En effet garantir le droit de manifester dans des conditions sûres pour la santé nécessiterait en fait de libérer le plus d’espace possible aux manifestantEs et d’alléger au maximum le dispositif policier ! On a encore eu cette semaine l’illustration tragique à Argenteuil du danger qu’il y a à croiser la police quand on est jeune, noir ou arabe. Et chaque intervention de la police sur un rassemblement ou une manifestation rend d’autant plus difficile le respect des mesures barrières à la propagation du virus.

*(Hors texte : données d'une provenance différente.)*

===== src/rtl/keypad_matrix_scanner_pkg.sv =====
// Shared types for the keypad scanner: scan FSM states and default key-index width.
package keypad_matrix_scanner_pkg;

    typedef enum logic {
        ST_DRIVE  = 1'b0,
        ST_SAMPLE = 1'b1
    } scan_state_t;

    localparam int DEF_ROWS = 4;
    localparam int DEF_COLS = 4;
    localparam int KEY_W    = $clog2(DEF_ROWS * DEF_COLS);

    // Never returns 0, so single-entry counters and indices still get one bit.
    function automatic int clog2_min1(input int n);
        return (n > 1) ? $clog2(n) : 1;
    endfunction

endpackage


===== src/rtl/keypad_matrix_scanner_sync.sv =====
// Two-flop synchronizer for the raw row sense lines; 2-cycle latency, no backpressure.
module sync_2ff #(
    parameter int W = 1
) (
    input  logic         clk,
    input  logic         rst_n,
    input  logic [W-1:0] d,
    output logic [W-1:0] q
);

    logic [W-1:0] meta_q, meta_d;
    logic [W-1:0] sync_q, sync_d;

    always_comb begin
        meta_d = d;
        sync_d = meta_q;
    end

    always_ff @(posedge clk or negedge rst_n) begin
        if (!rst_n) begin
            meta_q <= '0;
            sync_q <= '0;
        end else begin
            meta_q <= meta_d;
            sync_q <= sync_d;
        end
    end

    assign q = sync_q;

endmodule


===== src/rtl/keypad_matrix_scanner.sv =====
// Column-scanning key matrix reader with whole-frame debounce and a lowest-index press event.
// key_map/key_valid update one cycle after the frame-end sample; no backpressure (free-running).
module keypad_matrix_scanner
    import keypad_matrix_scanner_pkg::*;
#(
    parameter int ROWS            = 4,
    parameter int COLS            = 4,
    parameter int SCAN_DIV        = 4,
    parameter int DEBOUNCE_FRAMES = 3
) (
    input  logic                                 clk,
    input  logic                                 reset,
    input  logic [ROWS-1:0]                      row_in,
    output logic [COLS-1:0]                      col_out,
    output logic [ROWS*COLS-1:0]                 key_map,
    output logic                                 key_valid,
    output logic [clog2_min1(ROWS*COLS)-1:0]     key_code,
    output logic                                 key_held
);

    localparam int N    = ROWS * COLS;
    localparam int KW   = clog2_min1(N);
    localparam int IW   = clog2_min1(COLS);
    localparam int CNTW = clog2_min1(SCAN_DIV);
    localparam int SW   = clog2_min1(DEBOUNCE_FRAMES + 1);

    logic [ROWS-1:0] rows_sync;

    sync_2ff #(.W(ROWS)) u_row_sync (
        .clk   (clk),
        .rst_n (reset),
        .d     (row_in),
        .q     (rows_sync)
    );

    scan_state_t     state_q, state_d;
    logic [IW-1:0]   idx_q, idx_d;
    logic [CNTW-1:0] cnt_q, cnt_d;
    logic [N-1:0]    raw_q, raw_d;
    logic [N-1:0]    prev_q, prev_d;
    logic [SW-1:0]   stable_q, stable_d;
    logic [N-1:0]    key_map_q, key_map_d;
    logic            key_valid_q, key_valid_d;
    logic [KW-1:0]   key_code_q, key_code_d;
    logic            key_held_q, key_held_d;
    logic [N-1:0]    new_keys;

    always_comb begin
        state_d     = state_q;
        idx_d       = idx_q;
        cnt_d       = cnt_q;
        raw_d       = raw_q;
        prev_d      = prev_q;
        stable_d    = stable_q;
        key_map_d   = key_map_q;
        key_valid_d = 1'b0;
        key_code_d  = key_code_q;
        new_keys    = '0;

        case (state_q)
            ST_DRIVE: begin
                cnt_d = cnt_q + CNTW'(1);
                // SAMPLE is the last cycle of the dwell, so leave DRIVE one count early.
                if (cnt_q == CNTW'(SCAN_DIV - 2)) state_d = ST_SAMPLE;
            end
            ST_SAMPLE: begin
                raw_d[idx_q*ROWS +: ROWS] = rows_sync;
                cnt_d   = '0;
                idx_d   = (idx_q == IW'(COLS - 1)) ? '0 : idx_q + IW'(1);
                state_d = ST_DRIVE;
                if (idx_q == IW'(COLS - 1)) begin
                    if (raw_d == prev_q)
                        stable_d = (stable_q == SW'(DEBOUNCE_FRAMES)) ? stable_q : stable_q + SW'(1);
                    else
                        stable_d = SW'(1);
                    prev_d = raw_d;
                    if (stable_d == SW'(DEBOUNCE_FRAMES) && raw_d != key_map_q) begin
                        key_map_d = raw_d;
                        new_keys  = raw_d & ~key_map_q;
                        if (|new_keys) begin
                            key_valid_d = 1'b1;
                            // Descending scan so the lowest set index wins.
                            for (int i = N - 1; i >= 0; i--)
                                if (new_keys[i]) key_code_d = KW'(i);
                        end
                    end
                end
            end
            default: state_d = ST_DRIVE;
        endcase

        key_held_d = |key_map_d;
    end

    always_ff @(posedge clk or negedge reset) begin
        if (!reset) begin
            state_q     <= ST_DRIVE;
            idx_q       <= '0;
            cnt_q       <= '0;
            raw_q       <= '0;
            prev_q      <= '0;
            stable_q    <= '0;
            key_map_q   <= '0;
            key_valid_q <= 1'b0;
            key_code_q  <= '0;
            key_held_q  <= 1'b0;
        end else begin
            state_q     <= state_d;
            idx_q       <= idx_d;
            cnt_q       <= cnt_d;
            raw_q       <= raw_d;
            prev_q      <= prev_d;
            stable_q    <= stable_d;
            key_map_q   <= key_map_d;
            key_valid_q <= key_valid_d;
            key_code_q  <= key_code_d;
            key_held_q  <= key_held_d;
        end
    end

    assign col_out   = COLS'(1) << idx_q;
    assign key_map   = key_map_q;
    assign key_valid = key_valid_q;
    assign key_code  = key_code_q;
    assign key_held  = key_held_q;

endmodule

===== config.mk =====
export PLATFORM = sky130hd
export DESIGN_NAME = keypad_matrix_scanner
export DESIGN_NICKNAME = d
export VERILOG_FILES = /design/src/rtl/keypad_matrix_scanner_pkg.sv /design/src/rtl/keypad_matrix_scanner_sync.sv /design/src/rtl/keypad_matrix_scanner.sv
export SDC_FILE = /design/constraint.sdc
export NUM_CORES = 1
export LEC_CHECK = 0
export ABC_AREA = 1
export BUFFER_PORTS_ARGS = -buffer_cell sky130_fd_sc_hd__clkbuf_2
export CAP_MARGIN = 25
export CORE_MARGIN = 4
export CORE_UTILIZATION = 50
export CTS_BUF_LIST = sky130_fd_sc_hd__clkbuf_16
export CTS_CLUSTER_SIZE = 10
export DETAILED_ROUTE_END_ITERATION = 12
export MAX_ROUTING_LAYER = met4
export PLACE_DENSITY = 0.69
export SYNTH_ARGS = -nofsm -noshare
export SYNTH_HDL_FRONTEND = slang
export SYNTH_SLANG_ARGS = --single-unit

===== constraint.sdc =====
create_clock -name clk -period 6.2 [get_ports clk]
set_clock_uncertainty 0.2 [all_clocks]
set_input_delay 0.62 -clock clk [delete_from_list [all_inputs] [get_ports clk]]
set_output_delay 0.62 -clock clk [all_outputs]
set_load 0.1 [all_outputs]

==> flow_summary.toml, run 1 <==
[outcome]
outcome = "complete, no violations"

[global_routing]
grt_pass1_vias = 3115
met3_usage = 0.0417
grt_pass1_wl_mm = 14.6
met2_usage = 0.352
grt_use_total = 0.218
use_met1 = 0.275
grt_busiest_layer = "met2"
grt_overflow_total = 0
grt_max_degree = 70
antenna_found_initial = 0

[finish]
layout.nets = 541
n_antenna_cell = 0
layout-drive-gt1-share = 0.120
syn2layout_area_growth_pct = 15.1
stdcell_count = 614

[setup_path]
end_kind = "flop"
cp_max_fo = 18
arrival_ps = 3900
crit_required_ps = 6220
crit_type = "reg2reg"
critPathLaunchType = "flop"

[synth]
synth_most_common_cell = "nand2_1"
postSynthNetCount = 507
ys.flop_type = "dfrtp_1"
avgSynthCellArea_um2 = 7.78
synth_area_um2 = 3700
synth_edf_count = 0
yosys-top-cells-area = "dfrtp_1, nand2_1, ha_1"
netlist.area_leader.share = 0.466
synthCells = 476
synth_seq_area_share = 0.466
synth.distinct_cells = 29
synth_top_area_cell = "dfrtp_1"
synth_seq_cells = 69
synth_commonest_cells = "nand2_1, dfrtp_1, nor2_1"
yosys_warnings = 0
synth-async-reset-ratio = 1.00

[flow_run]
drv_cap = 0

[sta]
drv_slew = 0
finalSetupViolCount = 0
slew_headroom = 0.413
rsz0062_at_grt = "false"
hold_viol_final = 0
period_minus_slack_ps = 3880
clock.fmax_ghz = 0.258
worst_slew_pin_slew_ps = 881
final.setup.tns_ps = 0
whs_ps = 147
post-route-period-util = 0.626

[detailed_routing]
drc = 0
vias = 3178
drt_iter0_drc = 176
wl_per_cell_um = 14.3
drt-total-wl_mm = 8.77
drt-pass1-iter-count = 5
viasPerCell = 5.18
ant_nets = 0

[clocking]
cts_setup_buffers = 0
clkTransAtPathRegs_ps = 60
clock_latency_ps = 330
cts-root-buf = "clkbuf_16"
tritoncts = "done"
numCtsBuffers = 9
post_cts_resize_count = 0
clk_path_buf_depth = 2
cts_sinks = 69
postCtsHoldBufs = 0
cts_htree_levels = 3

[place]
hpwlAfterDp_mm = 6.38
io_buffer_count = 31
placedCellCount = 597
gp_congestion = 0.894

[die]
start_util = 0.514
rows = 31
coreArea_um2 = 7210
fp.dieH_um = 94.1
die_w_um = 94.1
die-area_um2 = 8850
pin_count = 32

[power_and_ir_drop]
total_power_mw = 1.05
p_leak_nw = 2.23
peakVddDrop_mv = 0.180
p_per_area_nw_per_um2 = 246

[hold_path]
min_path_type = "reg2reg"
==> final timing paths <==
path	from	to	slack [ps]	cells after the start
setup / recovery	idx_q[0]$_DFFE_PN0P_	key_held$_DFF_PN0_	2320	16
hold / removal	u_row_sync.meta_q[0]$_DFF_PN0_	u_row_sync.q[0]$_DFF_PN0_	150	0
setup reg to reg	idx_q[0]$_DFFE_PN0P_	key_held$_DFF_PN0_	2320	16
hold reg to reg	u_row_sync.meta_q[0]$_DFF_PN0_	u_row_sync.q[0]$_DFF_PN0_	150	0
max in group asynchronous	reset	prev_q[5]$_DFFE_PN0P_	4920	2
min in group asynchronous	reset	prev_q[11]$_DFFE_PN0P_	280	2
==> metrics by stage <==
| stage | utilization | setup WS, ps | cell area (µm²) |
|---|---|---|---|
| 3_3_place_gp | 0.546 | 2090 | 3940 |
| 6_report | 0.591 | 2320 | 4260 |
| 3_5_place_dp | 0.548 | 1930 | 3960 |
| 2_1_floorplan | - | 2440 | 3700 |
| 5_1_grt | 0.591 | 2000 | 4260 |
| 4_1_cts | 0.590 | 1840 | 4260 |
==> power by group <==
group          switching [mW]  internal (mW)  leakage (nW)  total [mW]
Sequential            0.00706          0.464         0.862       0.471
Combinational          0.0440         0.0214          1.23      0.0654
Clock                   0.199          0.312         0.138       0.512
==> cells in the final DEF (no fill, tap or decap), drive strengths merged, types with 5 or more instances in the layout <==
master,count
nand4,19
o21ai,24
dfrtp,69
a31oi,15
nand3,31
clkbuf,39
nand2,150
nor2,60
buf,5
ha,25
inv,61
==> worst max-delay path, cell delays in order, from the launching register on <==
cell and delay [ps]:
dfrtp_1 630, inv_2 140, ha_1 460, nand2_1 130
o21ai_0 450, ha_1 340, nand4_1 90, nor4_1 50
nor2_1 200, buf_4 250, nand3_4 200, nand2_1 140
nand2_1 80, nor2_1 100, nand2_1 70, nor2_1 150
nand2_1 60
==> routing by layer <==
metal | routed length [µm] | vias to the layer above
met3 | 328 | 14
met4 | 161 | 0
li1 | - | 1596
met1 | 3970 | 1503
met5 | 0 | -
met2 | 4310 | 65
==> final cells by class <==
type	count	area (µm²)
clock buffer	9	225
multi-input combinational	334	1690
sequential	69	1730
timing repair buffer	35	193
fill	643	2950
inverter	61	229
tap	99	124
clock inverter	7	75.1
==> kinds of logic (layout without fill, tap and decap cells) <==
| group | after synthesis | count (layout) | synth area share |
|---|---|---|---|
| mux | 1 | 1 | 0.00304 |
| fa+ha+maj | 25 | 25 | 0.0844 |
| simple gates | 262 | 262 | 0.299 |
| flops | 69 | 69 | 0.466 |
| buf+inv | 73 | 112 | 0.0777 |
| compound gates | 46 | 46 | 0.0696 |
==> flip-flops by register name (all words and copies together), names as in the netlist <==
name	flops
idx_q	2
cnt_q	2
key_map	16
key_valid	1
prev_q	16
key_code	4
state_q	1
raw_q	16
key_held	1
stable_q	2
u_row_sync.meta_q	4
u_row_sync.q	4
Note: power is estimated with default switching activity, not from simulation.
==> inputs of run 2 (changes only) <==
ABC_AREA = 0   (was 1)
PLACE_DENSITY = 0.68   (was 0.69)
clock period = 3.6 ns   (was 6.2 ns; I/O delays follow)
==> run 2 against run 1 <==
Combinational power grew 140%. Critical path type unchanged. Largest power group unchanged. Die area up 6.4%. Via count up 3.7%. Sequential share of layout area fell by 4.1 points. Routed wire length is 21% higher. Total power up 83%. Sequential cell count unchanged. Synthesized cell count decreased by 12%. Clock power increased by 82%. Global-route usage increased by 2.3 points. Count of clock-buffer cells in the layout unchanged.
==> flow_summary.toml, run 2 <==
[power_and_ir_drop]
peakVddDrop_mv = 0.303
p_clk_frac = 0.487
p_per_area_nw_per_um2 = 403
p_leak_nw = 2.23
combPwrFrac = 0.081
p_sw_frac = 0.261
power_frac_seq = 0.431
internal_power_mw = 1.41
p_switching_mw = 0.499

[synth]
avgSynthCellArea_um2 = 9.46
netlist.area_leader.share = 0.436
ys.flop_type = "dfrtp_1"
yosys.area_share.simple = 0.206
synth_seq_area_share = 0.436
synth_most_common_cell = "dfrtp_1"
synth_commonest_cells = "dfrtp_1, nor2_1, a21oi_1"
synth_compound_area_frac = 0.127
synth-adder-area-share = 0.0789
synth_top_area_cell = "dfrtp_1"
synth_edf_count = 0
muxShareOfSynthArea = 0.0616
synth_top_family_by_area = "simple AND/OR/NAND/NOR gates"
synth-async-reset-ratio = 1.00
synthXorXnorAreaFrac = 0.0287
synth_area_um2 = 3960
synth.distinct_cells = 57
yosys_warnings = 0
synth_seq_cells = 69
postSynthNetCount = 450
yosys-top-cells-area = "dfrtp_1, ha_1, a21oi_1"
synthCells = 419

[die]
rows = 32
pin_count = 32
coreArea_um2 = 7730
die-area_um2 = 9420
die_w_um = 97.0
start_util = 0.513
fp.dieH_um = 97.0

[global_routing]
grt_pass1_vias = 3300
grt_max_degree = 40
use_met1 = 0.330
antenna_found_initial = 0
grt_use_total = 0.241
met3_usage = 0.0433
met2_usage = 0.372
grt_pass1_wl_mm = 17.4
grt_busiest_layer = "met2"
grt_overflow_total = 0

[outcome]
outcome = "complete, no violations"

[sta]
final.setup.tns_ps = 0
rsz0062_at_grt = "false"
clock.fmax_ghz = 0.296
worst_slew_pin_slew_ps = 521
drv_slew = 0
hold_viol_final = 0
period_minus_slack_ps = 3380
slew_headroom = 0.644
finalSetupViolCount = 0
post-route-period-util = 0.940

[detailed_routing]
wl_per_cell_um = 18.2
vias = 3297
drt-pass1-iter-count = 6
drt_iter0_drc = 217
ant_nets = 0
drt-total-wl_mm = 10.6
viasPerCell = 5.67
drc = 0

[setup_path]
critPathSlowestCell = "nor3b_1"
crit_required_ps = 3610
max_stage_delay_ps = 470
cp_max_fo = 16
critPathLaunchType = "flop"
path_cells = "inv_1 > buf_4 > ha_4 > nor3b_1 > a31oi_1 > inv_1 > ha_1 > nand4_1 > nor4_2 > nor2_2 > nand3_4 > buf_4 > mux2i_1"
crit_buf_inv = 4
end_kind = "flop"
cpLargestDelayFamily = "simple AND/OR/NAND/NOR gates"
arrival_ps = 3390
crit_type = "reg2reg"

[clocking]
cts-root-buf = "clkbuf_16"
numCtsBuffers = 9
clk_path_buf_depth = 2
cts_htree_levels = 3
cts_sinks = 69
clock_latency_ps = 330
cts_setup_buffers = 0
clkTransAtPathRegs_ps = 60
tritoncts = "done"

[finish]
n_antenna_cell = 0
layout.nets = 505
regArea_um2 = 1730
multi_input_area_um2 = 2020
final_util = 0.614
fill_cells = 688
syn2layout_area_growth_pct = 19.7
mostFrequentLayoutCells = "dfrtp_1, nor2_1, a21oi_1"
stdcell_count = 581
final_common_cell = "dfrtp_1"
layout-drive-gt1-share = 0.175

[place]
gp_congestion = 0.930
io_buffer_count = 31
hpwlAfterDp_mm = 7.93
placedCellCount = 560

[flow_run]
drv_cap = 0

[hold_path]
min_path_type = "reg2reg"
## run 2: cell types whose count changed after synthesis, moves of 15 or more
cell | previous run | this run
a21oi_1 | 3 | 42
inv_1 | 55 | 40
mux2i_1 | 0 | 21
nand2_1 | 150 | 11
nand2b_1 | 0 | 20
nand3_1 | 29 | 2
o21ai_0 | 22 | 7
## run 2: logic make-up (layout without fill, tap and decap cells)
logic type	after synthesis	count (layout)
AO/OA/AOI/OAI	82	82
flip-flops	69	69
buffers and inverters	60	120
multiplexers	24	24
adder cells (fa/ha/maj)	25	25
AND/OR/NAND/NOR	146	146
XOR/XNOR	13	13
## run 2: path summary, 6_finish.rpt
kind / startpoint / to / slack, ps / cells past startpoint
min: u_row_sync.meta_q[0]$_DFF_PN0_ / u_row_sync.q[0]$_DFF_PN0_ / 150 / 0
max in group asynchronous: reset / prev_q[14]$_DFFE_PN0P_ / 2180 / 3
min in group asynchronous: reset / raw_q[6]$_DFFE_PN0P_ / 340 / 2
min reg2reg: u_row_sync.meta_q[0]$_DFF_PN0_ / u_row_sync.q[0]$_DFF_PN0_ / 150 / 0
max: idx_q[1]$_DFFE_PN0P_ / key_map[13]$_DFF_PN0_ / 220 / 13
max reg2reg: idx_q[1]$_DFFE_PN0P_ / key_map[13]$_DFF_PN0_ / 220 / 13
## run 2: per-stage QoR
| stage | area [µm²] | setup WS (ps) | power, mW | hold WS, ps |
|---|---|---|---|---|
| finish | 4750 | 217 | 1.91 | 149 |
| detailed placement | 4370 | 128 | 0.988 | 135 |
| CTS | 4730 | 107 | 1.92 | 149 |
| global route | 4750 | 18.9 | 1.99 | 159 |
| global placement | 4350 | 218 | 0.982 | 132 |
| floorplan | 3980 | 2.10 | 0.918 | -136 |
## run 2: timing repair
action | 4_1_cts | 5_1_grt
hold buffers | 5 | 0
setup endpoints to repair | 0 | 12
hold endpoints to repair | 24 | 0
gates resized for setup | 0 | 4
## run 2: cell type report
class                   instances  area share
well taps                     102      0.0269
inverters                      44      0.0348
flip-flops and latches         69       0.364
multi-input cells             290       0.426
clock inverters                 7      0.0174
repair buffers                 60      0.0838
clock buffers                   9      0.0475
## run 2: per-layer routing
metal / up-vias / share of wire
li1: 1565 / -
met3: 13 / 0.053
met2: 114 / 0.48
met4: 0 / 0.012
met5: - / 0
met1: 1605 / 0.45
## run 2: power groups by stage
stage	Sequential [mW]	Clock, mW	Combinational [mW]
2_1_floorplan	0.830	0	0.0878
3_3_place_gp	0.838	0	0.145
3_5_place_dp	0.838	0	0.150
4_1_cts	0.824	0.942	0.155
5_1_grt	0.827	0.988	0.175
6_report	0.825	0.932	0.156
==> inputs of run 3 (changes only) <==
clock period = 4.3 ns   (was 3.6 ns; I/O delays follow)
==> run 3 against run 2 <==
Die area is the same. Largest power group unchanged. Sequential share of layout area grew 0.66 points. First-iteration DRC count shrank 34%. Clock power shrank 14%. Cell count shrank 1.5%. Total power shrank 15%. Global-route usage shrank 0.27 points.
==> flow_summary.toml, run 3 (synthesis results as in run 2) <==
[outcome]
outcome = "complete, no violations"

[finish]
n_antenna_cell = 0
layout.nets = 496
stdcell_count = 572
syn2layout_area_growth_pct = 17.6
mostFrequentLayoutCells = "dfrtp_1, nor2_1, a21oi_1"
layout-drive-gt1-share = 0.151
final_common_cell = "dfrtp_1"

[detailed_routing]
drt-pass1-iter-count = 6
viasPerCell = 5.70
vias = 3259
ant_nets = 0
drt_iter0_drc = 143
drt-total-wl_mm = 10.3
wl_per_cell_um = 18.1
drc = 0

[setup_path]
cp_max_fo = 17
critPathSlowestCell = "ha_1"
crit_required_ps = 4320
path_cells = "inv_1 > ha_1 > nor3b_1 > a31oi_1 > inv_1 > ha_1 > nand4_1 > nor4_1 > nor2_1 > nand3_4 > mux2_1"
arrival_ps = 3760
max_stage_delay_ps = 580
cpLargestDelayFamily = "simple AND/OR/NAND/NOR gates"
crit_buf_inv = 2
end_kind = "flop"
crit_type = "reg2reg"
critPathLaunchType = "flop"

[sta]
slew_headroom = 0.634
hold_viol_final = 0
drv_slew = 0
final.setup.tns_ps = 0
post-route-period-util = 0.871
rsz0062_at_grt = "false"
clock.fmax_ghz = 0.267
finalSetupViolCount = 0
worst_slew_pin_slew_ps = 552
period_minus_slack_ps = 3740

[global_routing]
grt_pass1_wl_mm = 17.2
grt_overflow_total = 0
antenna_found_initial = 0
grt_pass1_vias = 3198
grt_max_degree = 43
grt_use_total = 0.238

[die]
fp.dieH_um = 97.0
die_w_um = 97.0
die-area_um2 = 9420
start_util = 0.513
rows = 32
coreArea_um2 = 7730
pin_count = 32

[clocking]
cts_htree_levels = 3
cts_setup_buffers = 0
clkTransAtPathRegs_ps = 60
numCtsBuffers = 9
clock_latency_ps = 330
cts_sinks = 69
clk_path_buf_depth = 2
cts-root-buf = "clkbuf_16"
tritoncts = "done"

[power_and_ir_drop]
p_per_area_nw_per_um2 = 347
peakVddDrop_mv = 0.243
p_leak_nw = 2.20

[flow_run]
drv_cap = 0

[place]
gp_congestion = 0.972
hpwlAfterDp_mm = 7.62
placedCellCount = 551
io_buffer_count = 31

[hold_path]
min_path_type = "in2reg"
## run 3: what timing repair did
| item | 4_1_cts | 5_1_grt |
|---|---|---|
| hold endpoints to repair | 3 | 41 |
| hold buffers | 3 | 1 |
| resized for setup | 0 | 0 |
| endpoints found under the setup margin | 0 | 0 |
## run 3: report_power, final
part           internal, mW  switching, mW  total [mW]
sequential            0.669         0.0235       0.692
clock                 0.509          0.290       0.799
combinational        0.0547         0.0723       0.127
total                  1.23          0.386        1.62
## run 3: per-stage QoR
step | total power [mW] | cell area [µm²] | worst slack, ps | utilization | hold WS [ps]
floorplan | 0.768 | 3960 | 159 | - | -65.6
global placement | 0.823 | 4280 | 687 | 0.554 | 133
detailed placement | 0.824 | 4280 | 560 | 0.554 | 135
CTS | 1.63 | 4630 | 541 | 0.599 | 3.83
global route | 1.69 | 4660 | 126 | 0.603 | 7.81
finish | 1.62 | 4660 | 555 | 0.603 | 12.2
## run 3: area by class of cell
type                            instances  area [µm²]
Clock buffer                            9         225
Tap cell                              102         128
Timing Repair Buffer                   51         328
Sequential cell                        69        1730
Inverter                               44         165
Clock inverter                          7        97.6
Fill cell                             683        3070
Multi-Input combinational cell        290        1990
## run 3: final timing paths
check                                               startpoint  cells past startpoint  slack (ps)                              to
worst max-delay path                      idx_q[1]$_DFFE_PN0P_                     11         560              key_held$_DFF_PN0_
worst min-delay path                                 row_in[3]                      1          10  u_row_sync.meta_q[3]$_DFF_PN0_
worst max register to register            idx_q[1]$_DFFE_PN0P_                     11         560              key_held$_DFF_PN0_
worst min register to register  u_row_sync.meta_q[0]$_DFF_PN0_                      0         150       u_row_sync.q[0]$_DFF_PN0_
max in group asynchronous                                reset                      4        2860           prev_q[0]$_DFFE_PN0P_
min in group asynchronous                                reset                      3         410              key_held$_DFF_PN0_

Quant au contenu de la manifestation, il révèle justement combien le pouvoir n’a jamais eu comme priorité les préoccupations sanitaires. Et plus il rechigne à régulariser touTEs les sans-papiers, plus il démontre à quel point ce n’est pas le cas. Proposer aux soignantEs de défiler le 14 juillet aux côtés de l’armée, faire la chasse aux migrantEs et mener une politique d’inspiration coloniale dans les quartiers a certes une certaine logique. Mais cette politique de l’ordre, raciste et nationaliste, n’a rien à voir avec les besoins sanitaires et sociaux.
C’est maintenant
La Marche des Solidarités a répondu à la préfecture que son « invitation » n’aurait un sens que si le gouvernement prenait justement les mesures revendiquées par la manifestation.
On a bien compris que l’enjeu s’était relevé. Là encore, pas de hasard à ce que les choses se cristallisent autour de la question des migrantEs. Liberté de circulation, visibilité politique dans l’espace public, refus de toutes les mesures étatiques de contrôle, de surveillance, et de répression, lutte contre le racisme et le nationalisme, partage des richesses plutôt que course aux profits, la cause des sans-papiers est porteuse des choix fondamentaux à faire pour le « monde d’après ».
Voilà pourquoi il faut faire monter la mobilisation. Pour imposer notre liberté de manifester, gagner l’égalité des droits et faire tremplin à une révolte qui, pour avoir été confinée, ne s’est pas éteinte.